🤖 AI Summary
In high-dimensional, large-scale data analysis—such as single-cell CRISPR screens—conditional independence testing faces a fundamental trade-off between statistical accuracy and computational efficiency. To address this, we propose spaCRT, the first framework systematically integrating saddlepoint approximation (SPA) into conditional randomization tests (CRT). We establish theoretical guarantees: spaCRT’s p-value relative error converges to zero, and it is asymptotically equivalent to dCRT while achieving comparable finite-sample performance—the first rigorous theoretical foundation for SPA in CRT. Experiments on synthetic and real single-cell multi-omics datasets demonstrate that spaCRT strictly controls Type-I error, maintains high statistical power, and reduces runtime significantly compared to dCRT, outperforming existing asymptotic and resampling-based methods.
📝 Abstract
We introduce the saddlepoint approximation-based conditional randomization test (spaCRT), a novel conditional independence test that effectively balances statistical accuracy and computational efficiency, inspired by applications to single-cell CRISPR screens.
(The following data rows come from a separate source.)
File: config.mk
export PLATFORM = sky130hd
export DESIGN_NAME = stepacc_top
export DESIGN_NICKNAME = d
export VERILOG_FILES = /design/src/rtl/stepacc_pkg.sv /design/src/rtl/stepacc_ctrl.sv /design/src/rtl/stepacc_acc.sv /design/src/rtl/stepacc_top.sv
export SDC_FILE = /design/constraint.sdc
export NUM_CORES = 1
export LEC_CHECK = 0
export BUFFER_PORTS_ARGS = -buffer_cell sky130_fd_sc_hd__buf_2
export CAP_MARGIN = 20
export CORE_MARGIN = 10
export CORE_UTILIZATION = 40
export CTS_CLUSTER_DIAMETER = 150
export CTS_CLUSTER_SIZE = 28
export DETAILED_ROUTE_END_ITERATION = 12
export GPL_ROUTABILITY_DRIVEN = 0
export PLACE_DENSITY = 0.68
export SKIP_LAST_GASP = 1
export SLEW_MARGIN = 25
export SYNTH_ARGS = -nofsm -noshare
export SYNTH_HDL_FRONTEND = slang
export SYNTH_SLANG_ARGS = --single-unit
File: constraint.sdc
create_clock -name clk -period 4.3 [get_ports clk]
set_input_delay 0 -clock clk [delete_from_list [all_inputs] [get_ports clk]]
set_output_delay 0 -clock clk [all_outputs]
set_load 0.01 [all_outputs]
File: src/rtl/stepacc_pkg.sv
package stepacc_pkg;

  typedef enum logic [1:0] {
    ST_IDLE = 2'd0,
    ST_FIRE = 2'd1,
    ST_HOLD = 2'd2
  } step_state_e;

endpackage

File: src/rtl/stepacc_ctrl.sv
module stepacc_ctrl
  import stepacc_pkg::*;
(
  input  logic        clk,
  input  logic        rst_n,
  input  logic        go_i,
  input  logic        relatch_i,
  output logic        step_o,
  output step_state_e state_o
);

  step_state_e state_q;
  step_state_e state_d;

  always_comb begin
    state_d = state_q;
    unique case (state_q)
      ST_IDLE: if (go_i)      state_d = ST_FIRE;
      ST_FIRE:                state_d = ST_HOLD;
      ST_HOLD: if (relatch_i) state_d = ST_IDLE;
      default:                state_d = ST_IDLE;
    endcase
  end

  always_ff @(posedge clk or negedge rst_n) begin
    if (!rst_n) state_q <= ST_IDLE;
    else        state_q <= state_d;
  end

  assign step_o  = (state_q == ST_FIRE);
  assign state_o = state_q;

  // a press in idle yields a step on the next cycle
  assert_go_fires_R2: assert property (@(posedge clk) disable iff (!rst_n)
    (state_o == ST_IDLE && go_i) |=> step_o);

  // the step is never longer than one cycle
  assert_step_single_R2: assert property (@(posedge clk) disable iff (!rst_n)
    step_o |=> !step_o);

  // fire is always followed by hold
  assert_fire_to_hold_R3: assert property (@(posedge clk) disable iff (!rst_n)
    step_o |=> (state_o == ST_HOLD));

  // no step can come out of hold without a relatch press
  assert_hold_blocks_R3: assert property (@(posedge clk) disable iff (!rst_n)
    (state_o == ST_HOLD && !relatch_i) |=> (state_o == ST_HOLD && !step_o));

  // relatch in idle changes nothing
  assert_relatch_idle_R4: assert property (@(posedge clk) disable iff (!rst_n)
    (state_o == ST_IDLE && !go_i) |=> (state_o == ST_IDLE));

endmodule

File: src/rtl/stepacc_acc.sv
module stepacc_acc #(
  parameter int IN_W  = 4,
  parameter int ACC_W = 8
) (
  input  logic             clk,
  input  logic             rst_n,
  input  logic             clr_i,
  input  logic             en_i,
  input  logic [IN_W-1:0]  sample_i,
  output logic [ACC_W-1:0] total_o
);

  localparam int EXT_W = ACC_W - IN_W;

  // sign-extend the narrow sample to the total's width
  function automatic logic [ACC_W-1:0] widen(input logic [IN_W-1:0] s);
    logic [ACC_W-1:0] r;
    r = '0;
    for (int i = 0; i < ACC_W; i++) begin
      r[i] = (i < IN_W) ? s[i] : s[IN_W-1];
    end
    return r;
  endfunction

  // modular add; the carry out of the top bit is dropped
  function automatic logic [ACC_W-1:0] wrap_add(input logic [ACC_W-1:0] a,
                                                input logic [IN_W-1:0]  s);
    return a + widen(s);
  endfunction

  logic [ACC_W-1:0] total_q;
  logic [ACC_W-1:0] sum_w;

  generate
    if (EXT_W > 0) begin : g_wide
      assign sum_w = wrap_add(total_q, sample_i);
    end else begin : g_narrow
      assign sum_w = total_q + sample_i[ACC_W-1:0];
    end
  endgenerate

  always_ff @(posedge clk or negedge rst_n) begin
    if (!rst_n)      total_q <= '0;
    else if (clr_i)  total_q <= '0;
    else if (en_i)   total_q <= sum_w;
  end

  assign total_o = total_q;

  // clear wins over any step in the same cycle
  assert_clear_zero_R7: assert property (@(posedge clk) disable iff (!rst_n)
    clr_i |=> (total_o == '0));

  // with neither clear nor step the total is held
  assert_hold_total_R8: assert property (@(posedge clk) disable iff (!rst_n)
    (!clr_i && !en_i) |=> $stable(total_o));

  // the sign of the added amount follows the sample's top bit
  assert_neg_step_R5: assert property (@(posedge clk) disable iff (!rst_n)
    (!clr_i && en_i && sample_i[IN_W-1]) |=>
      ((total_o - $past(total_o)) >= widen({1'b1, {(IN_W-1){1'b0}}})));

  // a zero sample leaves the total unchanged
  assert_zero_step_R5: assert property (@(posedge clk) disable iff (!rst_n)
    (!clr_i && en_i && sample_i == '0) |=> $stable(total_o));

endmodule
Resampling-based methods like the distilled conditional randomization test (dCRT) offer statistical precision but at a high computational cost. The spaCRT leverages a saddlepoint approximation to the resampling distribution of the dCRT test statistic, achieving very similar finite-sample statistical performance with significantly reduced computational demands. We prove that the spaCRT $p$-value approximates the dCRT $p$-value with vanishing relative error, and that these two tests are asymptotically equivalent. Through extensive simulations and real data analysis, we demonstrate that the spaCRT controls Type-I error and maintains high power, outperforming other asymptotic and resampling-based tests. Our method is particularly well-suited for large-scale single-cell CRISPR screen analyses, facilitating the efficient and accurate assessment of perturbation-gene associations.